- TO DO: In the listing below, count every line that contains "left". Give nothing but the number.

┄┄┄┄┄┄┄┄┄┄┄┄┄┄┄┄┄┄┄┄

From an optimization exercise on the open Yosys and OpenROAD flow, aimed at small area; shortcuts taken in it are not production practice. At most, simulation tests tie the RTL to the original design; equivalence was not proved. No functional check of the RTL was part of runs 1 and 2. Power is estimated from default activity; no workload was simulated.

--- config.mk ---
export PLATFORM = sky130hd
export DESIGN_NAME = timer
export DESIGN_NICKNAME = timer
export VERILOG_FILES = /design/flow/design.v
export SDC_FILE = /design/flow/constraint.sdc
export NUM_CORES = 4
export LEC_CHECK = 0
export CAP_MARGIN = 20
export CORE_MARGIN = 2
export CORE_UTILIZATION = 40
export SLEW_MARGIN = 20
--- constraint.sdc ---
create_clock -name core_clock -period 20.0 [get_ports {CLK}]
set_input_delay 4.0000 -clock core_clock [delete_from_list [all_inputs] [get_ports {CLK}]]
set_output_delay 4.0000 -clock core_clock [all_outputs]
set_load 0.01 [all_outputs]
--- design.v ---
`timescale 1ns / 1ps
module debouncer(
    input CLK,
    input rst,
    input switch_input,
    output trans_up
    );
reg sync_0, sync_1, state;
reg [8:0] count_s;    
localparam [8:0] POL = 9'b010101010;
wire [8:0] count = count_s ^ POL;
wire idle = (state == sync_1);
wire low_zero = ~|count[7:0];
wire finished = count[8] & low_zero;
always @ (posedge CLK)
begin
	sync_0 <= switch_input & ~rst;
	sync_1 <= sync_0 & ~rst;
	state <= (finished ? sync_1 : state) & ~rst;
	if (idle)
		count_s <= POL;
	else
		count_s <= {count[7:0], count[8] ^ count[4] ^ low_zero} ^ POL;
end
assign trans_up = finished & state & ~sync_1;
endmodule
`timescale 1ns / 1ps
`timescale 1ns / 1ps
`timescale 1ns / 1ps
`timescale 1ns / 1ps
module timer(
    input CLK,
    input rst,
    input switch_up,
    input switch_dn,
    input switch_cancel,
    input switch_start_stop,
    output [7:0] SEG,
    output [2:0] DIGIT,
    output BUZZER
    );
wire s_up, s_dn, s_cancel, s_start_stop;
debouncer d1(.CLK(CLK), .rst(rst), .switch_input(switch_up), .trans_up(s_up));
debouncer d2(.CLK(CLK), .rst(rst), .switch_input(switch_dn), .trans_up(s_dn));
debouncer d3(.CLK(CLK), .rst(rst), .switch_input(switch_cancel), .trans_up(s_cancel));
debouncer d4(.CLK(CLK), .rst(rst), .switch_input(switch_start_stop), .trans_up(s_start_stop));
localparam [5:0] SETTING = 6'b110000, RUNNING = 6'b110001;
reg [5:0] mode;
reg buzz;
wire not_beeping = mode[5] & mode[4];
wire setting = not_beeping & ~mode[0];
wire running = not_beeping & mode[0];
wire beeping = ~not_beeping;
reg [3:0] secs;
reg [2:0] ten_secs;
reg [3:0] mins;
reg [3:0] mins_stored;
reg [14:0] prescaler;
wire second = &prescaler;
wire zero_time = (secs == 4'd0) & (ten_secs == 3'd0) & (mins == 4'd0);
wire restore = s_cancel & ~setting;
assign BUZZER = buzz;
always @ (posedge CLK)
begin
	buzz <= beeping & (buzz ^ mode[5]) & ~rst;
	if (rst)
		mode <= SETTING;
	else if (setting)
	begin
		if (s_start_stop)
			mode <= RUNNING;
	end
	else if (running)
	begin
		if (zero_time)
			mode <= 6'd0;
		else if (s_start_stop | s_cancel)
			mode <= SETTING;
	end
	else
	begin
		if (s_cancel)
			mode <= SETTING;
		else if (mode[5])
			mode <= 6'd0;
		else
			mode <= mode + 6'd1;
	end
	if (running)
		prescaler <= prescaler + 15'd1;
	if (rst)
		prescaler <= 15'd0;
	if (setting & s_start_stop)
		mins_stored <= mins;
	if (rst)
	begin
		secs <= 4'd0;
		ten_secs <= 3'd0;
		mins <= 4'd1;
	end
	else if (restore)
	begin
		secs <= 4'd0;
		ten_secs <= 3'd0;
		mins <= mins_stored;
	end
	else if (setting)
	begin
		if (s_dn)
			mins <= (mins == 4'd1) ? 4'd9 : mins - 4'd1;
		else if (s_up)
			mins <= (mins == 4'd9) ? 4'd1 : mins + 4'd1;
	end
	else if (running & second)
	begin
		if (secs == 4'd0)
		begin
			secs <= 4'd9;
			if (ten_secs == 3'd0)
			begin
				ten_secs <= 3'd5;
				mins <= mins - 4'd1;
			end
			else
				ten_secs <= ten_secs - 3'd1;
		end
		else
			secs <= secs - 4'd1;
	end
end
reg [7:0] dpre;
reg [1:0] digit;
reg [3:0] latched;    
reg [3:0] shown;      
wire tick = dpre[7] & dpre[3];    
assign DIGIT = {digit[1] ^ digit[0], digit[0], digit[1]};
always @ (posedge CLK)
begin
	if (rst | tick)
		dpre <= 8'd0;
	else
		dpre <= dpre + 8'd1;
	if (rst)
		digit <= 2'b00;
	else if (tick)
		digit <= {digit[1] ^ digit[0], ~digit[0] | digit[1]};
	if (rst)
		latched <= 4'd0;
	else if (tick)
		latched <= (digit == 2'b01) ? {1'b0, ten_secs} : (digit == 2'b10) ? mins : secs;
	if (rst)
		shown <= 4'd15;
	else
		shown <= (latched == 4'd15) ? 4'd14 : latched;
end
reg [7:0] seg_r;
always @ (*)
begin
	case (shown)
		4'd0: seg_r = 8'b00000011;
		4'd1: seg_r = 8'b10011111;
		4'd2: seg_r = 8'b00100101;
		4'd3: seg_r = 8'b00001101;
		4'd4: seg_r = 8'b10011001;
		4'd5: seg_r = 8'b01001001;
		4'd6: seg_r = 8'b01000001;
		4'd7: seg_r = 8'b00011111;
		4'd8: seg_r = 8'b00000001;
		4'd9: seg_r = 8'b00001001;
		4'd15: seg_r = 8'b00000000;
		default: seg_r = 8'b11111111;
	endcase
end
assign SEG = seg_r;
endmodule
--- flow/run.sh ---
#!/bin/bash
# Own layout flow: the standard ORFS flow (standard.sh, unchanged synthesis), with
# lighter clock-tree and port buffers.
set -euo pipefail
here=$(pwd)
export CTS_ARGS="-sink_clustering_enable -repair_clock_nets -dont_use_dummy_load -buf_list sky130_fd_sc_hd__clkbuf_8 -root_buf sky130_fd_sc_hd__clkbuf_8 -sink_clustering_size 20 -sink_clustering_max_diameter 80"
export BUFFER_PORTS_ARGS="-buffer_cell sky130_fd_sc_hd__buf_1"
bash standard.sh > "$here/standard.log" 2>&1
--- standard.sh ---
#!/bin/bash
# synth_recipe.tcl (not shown) runs the flow's synth.tcl, then flattens the netlist and writes it again
# the make line also repeats each setting of config.mk as NAME=value (left out here)
make -C /OpenROAD-flow-scripts/flow DESIGN_CONFIG=/design/flow/config.mk WORK_HOME=/design/flow/orfs CLKGATE_MAP_FILE= SYNTH_SCRIPT=/design/flow/synth_recipe.tcl "${@:-finish}"
==> results of run 1 <==
-- cell type report --
type	count	area share, %
inverters	15	1.21
repair buffers	18	1.56
clock buffers	9	2.66
flip-flops and latches	103	45.2
multi-input cells	345	45.6
well taps	140	3.77
-- power by group --
| group | internal (mW) | switching, mW | total [mW] |
|---|---|---|---|
| clock network | 0.0405 | 0.0595 | 0.100 |
| logic | 0.0333 | 0.0454 | 0.0787 |
| registers | 0.215 | 0.0142 | 0.229 |
-- per-layer routing --
layer  vias up  routed length (µm)  track usage (%)
met2        26                3720             25.2
li1       1641                   -                -
met5         -                   0                0
met1      1520                3480             15.5
met4         0                 118             6.32
met3        10                 191             3.80
-- sequential cells by signal, indices dropped and copies added, names as in the netlist, 3 cells and up --
name and cells:
secs 4, d4.count_s 9, mode 6, latched 4, mins_stored 4, d3.count_s 9
shown 4, prescaler 15, mins 4, d1.count_s 9, d2.count_s 9, ten_secs 3
dpre 8
-- final timing paths --
check	start	end	slack, ns	cells past startpoint
max	shown[0]	SEG[3]	14.28	5
min	d2.count_s[6]	d2.count_s[7]	0.38	1
max reg2reg	mode[0]	ten_secs[1]	17.59	6
min reg2reg	d2.count_s[6]	d2.count_s[7]	0.38	1
-- cell families after synthesis --
group | after synthesis | share of synthesized area, %
xor gates and xnor gates | 37 | 7.46
muxes | 12 | 3.11
AOI/OAI and AO/OA | 57 | 8.33
and+or+nand+nor | 224 | 25.6
adders and majority gates | 15 | 4.32
DFF | 103 | 48.4
buffers and inverters | 31 | 2.79
-- layout by cell type, fill, tap and decap left out, types with 14 or more instances in the layout --
cell	count
dfxtp_1	99
nor2_1	98
nand2_1	41
a21oi_1	21
xnor2_1	19
xor2_1	18
nand3_1	17
buf_1	16
inv_1	15
ha_1	15
o21ai_0	14
-- through the flow --
| step | setup slack [ns] | instances | cell area (µm²) | util (%) |
|---|---|---|---|---|
| 2_1_floorplan | 14.82 | 479 | 4340 | - |
| 5_1_grt | 14.16 | 630 | 4650 | 43.5 |
| 6_report | 14.28 | 630 | 4650 | 43.5 |
| 3_5_place_dp | 14.62 | 621 | 4530 | 42.3 |
| 4_1_cts | 14.23 | 630 | 4650 | 43.5 |
| 3_3_place_gp | 14.68 | 621 | 4530 | 42.3 |
==> impl_metrics.py, run 1 <==
metrics = {
    "clock_network": {
        "post_cts_buffers": 0,
        "htreeDepth": 3,
        "post_cts_resized": 0,
        "cts.path.max_buffers": 2,
        "cts_tree": "built",
        "hold_buffers": 0,
        "cts_buffers": 9,
        "clock_latency_ns": 0.36,
        "cts_root_buffer": "clkbuf_8",
        "clkSinkCount": 103,
        "path_clk_slew_ns": 0.09,
    },
    "routing": {
        "drtIter0Drc": 140,
        "ant_nets": 0,
        "drcViolationCount": 0,
        "wl_per_cell_um": 11.9,
        "via_per_inst": 5.07,
        "dr.pass1.iters": 6,
        "vias": 3197,
        "drt-total-wl_um": 7510,
    },
    "floorplanning": {
        "die_area_mm2": 0.0117,
        "floorplan.initialDensity_pct": 40.6,
        "fp.dieH_um": 108,
        "fp-row-count": 38,
        "pin_count": 18,
        "die_w_um": 108,
        "core_area_mm2": 0.0107,
    },
    "setup_path": {
        "cp-end-kind": "primary output",
        "cp_cell_sequence": "inv_1 -> ha_1 -> mux4_2 -> inv_1 -> buf_1",
        "path_max_fanout": 4,
        "cp.arrival_ns": 1.72,
        "crit_family": "multiplexers",
        "critPathLaunchType": "flip-flop",
        "worst_path_most_repeated_cell": "inv_1",
        "critPathMaxStageDelay_ns": 0.45,
        "required_ns": 16.00,
        "crit_type": "flip-flop to primary output",
        "crit_buf_inv": 3,
        "slowest_stage": "mux4_2",
    },
    "sta": {
        "skew_ns": 0.0217,
        "period_needed_ns": 5.72,
        "clock.fmax_ghz": 0.175,
        "maxSlewHeadroom_pct": 63.5,
        "finalSetupViolations": 0,
        "fin_tns_setup_ns": 0,
        "period_share_pct": 28.6,
        "holdWs_ns": 0.376,
        "hold_viol_final": 0,
        "rsz0062_at_grt": "false",
        "slew_violations": 0,
        "tightest_slew_ns": 0.543,
    },
    "synthesis": {
        "ys.flop_type": "dfxtp_1",
        "yosysUniqueCellTypes": 55,
        "synth_common_cells": "dfxtp_1, nor2_1, nand2_1",
        "ys.warnings.count": 2,
        "avgSynthCellArea_um2": 9.07,
        "yosys.area.top_type": "dfxtp_1",
        "yosys-top-cells-area": "dfxtp_1, nor2_1, ha_1",
        "syn_nets": 500,
        "synth_edf_count": 4,
        "syn_area_mm2": 0.00434,
        "synth.most_common_cell": "dfxtp_1",
        "async_flop_share_pct": 0,
        "synth_top_area_share_pct": 45.6,
        "syn_inst": 479,
        "seq_area_frac_synth_pct": 48.4,
        "synth_seq_cells": 103,
    },
    "global_route": {
        "grt_pass1_vias": 3138,
        "overflow": 0,
        "antenna_found_initial": 0,
        "grt_util_all_layers_pct": 14.1,
        "grt_max_degree": 52,
        "grt_first_pass_wirelength_um": 13200,
    },
    "power_and_ir_drop": {
        "leakagePower_nw": 1.76,
        "p_per_area_mw_per_mm2": 87.7,
        "finalPower_mw": 0.408,
        "ir_drop_mv": 0.0431,
    },
    "placed_design": {
        "dp_hpwl_um": 5330,
        "io_buffers": 17,
        "routabilityCongestion": 0.768,
    },
    "outcome": {
        "status": "finished clean",
    },
    "finish": {
        "area_growth_pct": 7.06,
        "regArea_mm2": 0.00210,
        "fillers": 1069,
        "nets": 513,
        "multi_input_area_mm2": 0.00212,
        "drive_gt1_share_pct": 6.12,
        "n_antenna_cell": 0,
    },
    "hold_path": {
        "hp-class": "flip-flop to flip-flop",
    },
    "job": {
        "maxCapViolCount": 0,
    },
}
==> run 2: changes to the inputs <==
==> flow/run.sh (replaced) <==
#!/bin/bash
# Own layout flow: the standard ORFS flow (standard.sh, unchanged synthesis), with
# lighter clock-tree and port buffers.
set -euo pipefail
here=$(pwd)
export CTS_ARGS="-sink_clustering_enable -repair_clock_nets -dont_use_dummy_load -buf_list sky130_fd_sc_hd__clkbuf_8 -root_buf sky130_fd_sc_hd__clkbuf_8 -sink_clustering_size 26 -sink_clustering_max_diameter 100"
export BUFFER_PORTS_ARGS="-buffer_cell sky130_fd_sc_hd__buf_1"
bash standard.sh > "$here/standard.log" 2>&1
==> run 2 against run 1 <==
  * Synthesized cell count unchanged
  * Worst hold slack unchanged
  * Largest cell class unchanged
  * Clock-buffer cell count stayed put
  * Wire length is the same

┄┄┄┄┄┄┄┄┄┄┄┄┄┄┄┄┄┄┄┄

- FINISHED EXERCISE: 2